* Assigned task *
Extract, verbatim, all lines starting at the one containing "edfxtp,2056,78" and ending with the final line of the listing, and no others.
+++ Records for processing +++
File: src/design/vlrf_ram.sv
`timescale 1ns / 1ps
// ----------------------------------------------------------------------------
// vlrf_ram
// Generic single-write, single-read RAM with registered read data.
// ----------------------------------------------------------------------------
module vlrf_ram #(
    parameter int WIDTH = 8,
    parameter int DEPTH = 256
) (
    input  logic                     clk,
    input  logic                     we,
    input  logic [$clog2(DEPTH)-1:0] waddr,
    input  logic [WIDTH-1:0]         wdata,
    input  logic                     re,
    input  logic [$clog2(DEPTH)-1:0] raddr,
    output logic [WIDTH-1:0]         rdata
);

    logic [WIDTH-1:0] mem [DEPTH];
    logic [WIDTH-1:0] rdata_reg;

    always_ff @(posedge clk)
    begin
        if (we)
        begin
            mem[waddr] <= wdata;
        end
        if (re)
        begin
            rdata_reg <= mem[raddr];
        end
    end

    assign rdata = rdata_reg;

endmodule

File: config.mk
export PLATFORM = sky130hd
export DESIGN_NAME = vlrf_ram
export DESIGN_NICKNAME = d
export VERILOG_FILES = /design/src/design/vlrf_ram.sv
export SDC_FILE = /design/constraint.sdc
export NUM_CORES = 2
export LEC_CHECK = 0
export ABC_CLOCK_PERIOD_IN_PS = 8550
export CORE_ASPECT_RATIO = 0.8
export CORE_UTILIZATION = 25
export CTS_CLUSTER_DIAMETER = 40
export DETAILED_ROUTE_END_ITERATION = 8
export DONT_BUFFER_PORTS = 1
export PLACE_DENSITY = 0.48
export SLEW_MARGIN = 20
export SYNTH_ARGS = -nofsm -noshare
export SYNTH_HDL_FRONTEND = slang
export SYNTH_SLANG_ARGS = --single-unit
File: constraint.sdc
create_clock -name clk -period 8.55 [get_ports clk]
set_clock_uncertainty 0.05 [all_clocks]
set_input_delay 2.565 -clock clk [delete_from_list [all_inputs] [get_ports clk]]
set_output_delay 2.565 -clock clk [all_outputs]
set_load 0.01 [all_outputs]
---- Word-level counts from Yosys, hierarchy flattened ----
Memories as Yosys holds them, arrays and structs flattened. A register that Yosys moved wholly into a read port is not among the register bits.
Cells that the tools add are included.
cells by class
  muxes and demuxes ....................... 2
operator list
  cell    count
  $mux 1  2
storage, ports and cells
  flip-flop bits (word level) ............. 0
  RAM bits ................................ 2,048
  bits of input ports ..................... 27
  output and inout port bits .............. 8
  logic and storage cells ................. 3
  memories kept ........................... 1
memory list
  memory  words  width  read ports  clocked after memory_dff  write ports  RTL line  RTL
  mem     256    8      1           1                         1            19        logic [WIDTH-1:0] mem [DEPTH];

---- Longest topological paths before layout ----
  depth in word-level cells ............... 2
  depth in mapped cells ................... 11
  depth with buffers taken out ............ 6

---- Worst setup path after synthesis ----
OpenSTA, ideal clock, no wires.
  kind .................................... input port to flip-flop
  start ................................... in raddr[0]
  end ..................................... reg rdata_reg[2] (netlist: rdata[2]) (read register of mem) (data pin)
  setup time .............................. 0.269 ns
  arrival ................................. 4.372 ns
  data required time ...................... 8.231 ns
  path slack .............................. 3.859 ns
  stages .................................. 9
  path buffers ............................ 4
  cells stage by stage .................... buf_6 > buf_12 > buf_8 > buf_2 > mux4_2 > a22oi_1 > a21oi_1 > nor4_1 > nor4_2
RTL lines
  item         RTL line  RTL
  from (decl)  15        input logic [$clog2(DEPTH)-1:0] raddr,
  to (decl)    20        logic [WIDTH-1:0] rdata_reg;

==> out/results.ini <==
[timing]
tightestPinTransition_ns = 1.58
setup_viol = 0
rsz0062_at_grt = no
post-route-period-util_pct = 83.8
hold_slack_ns = 1.20
setup_tns_ns = 0
worst_slack_ns = 1.38
hold_viol_final = 0
period_needed_ns = 7.17
fmax_ghz = 0.140
relSlewSlack_pct = -5.65
slew_viol_final = 48

[power_and_ir_drop]
pwr-share-comb_pct = 3.8
netSwitchingPower_mw = 4.46
finalPower_mw = 21.2
leakage_nw = 27.0
p_per_area_mw_per_mm2 = 233
switching_share_pct = 21.0
p_int_mw = 16.8
clkPwrFrac_pct = 43.8
pwr-share-seq_pct = 52.4
max-vdd-ir-drop_v = 0.000179

[worst_setup_path]
cp-startpoint = raddr[1]
path_class = primary input to flip-flop
critPathArrivalTime_ns = 7.70
crit_required_ns = 9.08
crit_family = buffers and inverters
path_common_cell = buf_16
crit_path_end = rdata[0]
max_stage_delay_ns = 1.01
worstSetupEndpointType = flip-flop
rrSetupSlack_ns = 5.05
critPathBufInv = 4
cp.depth = 10
start_kind = primary input
ff2ff_path_depth = 6
crit_slowest_cell = nor4_1
critical_path.cell_chain = buf_16, buf_16, buf_16, nand3b_1, o22ai_1, o21ai_0, nand3_1, nor4_1, buf_4, nor4_2
r2r-start = mem[211][5]
r2r_end = rdata[5]
critPathMaxFanout = 197

[global_route]
grt_overflow = 0
grt_pass1_wl_mm = 305
grt_pass1_vias = 38681
grt_max_degree = 447
grt_usage_pct = 13.3
antenna_found_initial = 7

[drt]
finalWirelength_mm = 218
wl_per_cell_um = 26.8
routed_via_density = 4.72
via_count = 38386
drtAntennaViolNets = 0
drt_iter0_markers = 4342
dr.pass1.iters = 7
drc = 0

[clock_network]
cts_hold_buf = 0
clockRootBuffer = clkbuf_16
cts_setup_buffers = 0
ctsResizeCount = 0
cts.sinks = 2056
cts_buffers = 214
clk_path_buf_depth = 4
cts_tree = done
cts_max_level = 4
path_clk_slew_ns = 0.07
clkLatencyLatePin_ns = 0.85

[synth]
seq_area_frac_synth_pct = 77.5
synth_area_sq_mm = 0.0796
synthCells = 3733
synth_warnings = 0
syn-num-nets = 3760
synth_top_flop_cell = edfxtp_1
synth_seq_cells = 2056
async_reset_ff_share_pct = 0
synthDistinctLibCells = 54
synth_edf_count = 2056
avgSynthCellArea_sq_um = 21.3

[run]
cap_violations = 0

[placed_design]
dpl_cell_area_sq_mm = 0.0841
hpwl_mm = 120
portBuffers = 0
pre_cts_slack_ns = 0.347
gp_congestion = 0.754
dp.cells = 7743

[cells_and_area]
fin_cells = 8134
largest_reg_flops = 2048
nFillCells = 30792
final_cell_area_sq_mm = 0.0911
area_growth_pct = 14.4
final_core_util_pct = 28.9
nets = 3807
drive_above_1_share_pct = 21.7
final_cell_mix = edfxtp_1, mux4_2, nor2_1
mostFrequentLayoutCell = edfxtp_1

[floorplanning]
die_area_sq_mm = 0.321
coreArea_sq_mm = 0.315
initial_core_util_pct = 25.2
dieHeight_um = 507
num_rows = 184
io_pins = 35
die_x_um = 633

[run_status]
status = complete, but fails checks
violations = max-slew violations

[hold_path]
hold_path_class = flip-flop to flip-flop

==> cells by family after synthesis <==
family / count (synthesis) / synth area share [%]
and+or+nand+nor: 466 / 2.63
buffers and inverters: 235 / 1.83
DFF: 2056 / 77.5
muxes: 591 / 14.6
AOI/OAI and AO/OA: 385 / 3.42
==> power by group through the flow <==
stage               logic, mW  clock network, mW  registers, mW
detailed placement      0.741                  0           11.3
CTS                     0.743               9.50           11.1
finish                  0.798               9.31           11.1
global route            0.840               9.84           11.1
global placement        0.740                  0           11.3
floorplan               0.540                  0           11.3
==> how the worst min path moves through the flow <==
stage / start / end / depth (start not counted)
floorplan: mem[40][3] / rdata[3] / 6
global placement: mem[119][6] / rdata[6] / 5
detailed placement: mem[98][6] / rdata[6] / 5
CTS: mem[99][6] / rdata[6] / 5
global route: mem[118][6] / rdata[6] / 5
finish: mem[118][6] / rdata[6] / 5
==> cell usage after synthesis (all sizes together), types with 2 or more instances <==
cell,count,share of area [%]
a221oi,14,0.16
clkbuf,111,0.52
and3b,2,0.022
buf,122,1.3
or2,4,0.031
nand3,34,0.21
o32ai,5,0.064
a22o,8,0.088
mux2i,134,1.7
o22a,5,0.055
a211oi,16,0.15
mux4,456,13
a2111oi,5,0.066
nand3b,2,0.019
nor2,282,1.3
edfxtp,2056,78
o221ai,47,0.52
nand4,10,0.079
nand2,33,0.16
a31oi,2,0.016
a311oi,2,0.022
o21ai,12,0.075
and2,6,0.047
nor4,27,0.24
o211ai,10,0.094
a21oi,96,0.60
a22oi,133,1.3
o22ai,28,0.22
nor2b,31,0.24
nand2b,8,0.063
nor3,22,0.14
==> tightest hold or removal path: stages (launching register included) <==
cell and delay [ns]:
edfxtp_1 0.31, mux4_2 0.22, a22oi_1 0.08, a21oi_1 0.14, nor3_1 0.10, nor4_2 0.26
==> per-layer routing <==
metal | share of wire, % | vias up | GRT usage (%)
li1 | - | 15843 | -
met1 | 47 | 20988 | 20.0
met2 | 44 | 1295 | 19.4
met3 | 8.1 | 260 | 3.17
met4 | 1.8 | 0 | 2.57
met5 | 0 | - | 0
==> layout make-up <==
cell class                      count  area, sq um  area share (%)
Clock buffer                      254         5610            6.16
Clock inverter                    128         1270            1.39
Sequential cell                  2056        61700            67.7
Timing Repair Buffer               64          721           0.791
Multi-Input combinational cell   1442        16500            18.1
Antenna cell                        3         7.51         0.00824
Tap cell                         4185         5240            5.75
Inverter                            2         7.51         0.00824
No activity file was read; power rests on OpenSTA's default activity.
+++
* Final answer *
edfxtp,2056,78
o221ai,47,0.52
nand4,10,0.079
nand2,33,0.16
a31oi,2,0.016
a311oi,2,0.022
o21ai,12,0.075
and2,6,0.047
nor4,27,0.24
o211ai,10,0.094
a21oi,96,0.60
a22oi,133,1.3
o22ai,28,0.22
nor2b,31,0.24
nand2b,8,0.063
nor3,22,0.14
==> tightest hold or removal path: stages (launching register included) <==
cell and delay [ns]:
edfxtp_1 0.31, mux4_2 0.22, a22oi_1 0.08, a21oi_1 0.14, nor3_1 0.10, nor4_2 0.26
==> per-layer routing <==
metal | share of wire, % | vias up | GRT usage (%)
li1 | - | 15843 | -
met1 | 47 | 20988 | 20.0
met2 | 44 | 1295 | 19.4
met3 | 8.1 | 260 | 3.17
met4 | 1.8 | 0 | 2.57
met5 | 0 | - | 0
==> layout make-up <==
cell class                      count  area, sq um  area share (%)
Clock buffer                      254         5610            6.16
Clock inverter                    128         1270            1.39
Sequential cell                  2056        61700            67.7
Timing Repair Buffer               64          721           0.791
Multi-Input combinational cell   1442        16500            18.1
Antenna cell                        3         7.51         0.00824
Tap cell                         4185         5240            5.75
Inverter                            2         7.51         0.00824
No activity file was read; power rests on OpenSTA's default activity.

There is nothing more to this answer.